::: Exercise data

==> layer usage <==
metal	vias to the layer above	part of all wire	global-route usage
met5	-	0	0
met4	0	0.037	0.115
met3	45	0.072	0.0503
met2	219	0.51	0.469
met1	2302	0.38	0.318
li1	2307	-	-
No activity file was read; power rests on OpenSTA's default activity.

::::::

All entries above are to be reproduced exactly.

■ Reply to the exercise ■
==> layer usage <==
metal	vias to the layer above	part of all wire	global-route usage
met5	-	0	0
met4	0	0.037	0.115
met3	45	0.072	0.0503
met2	219	0.51	0.469
met1	2302	0.38	0.318
li1	2307	-	-
No activity file was read; power rests on OpenSTA's default activity.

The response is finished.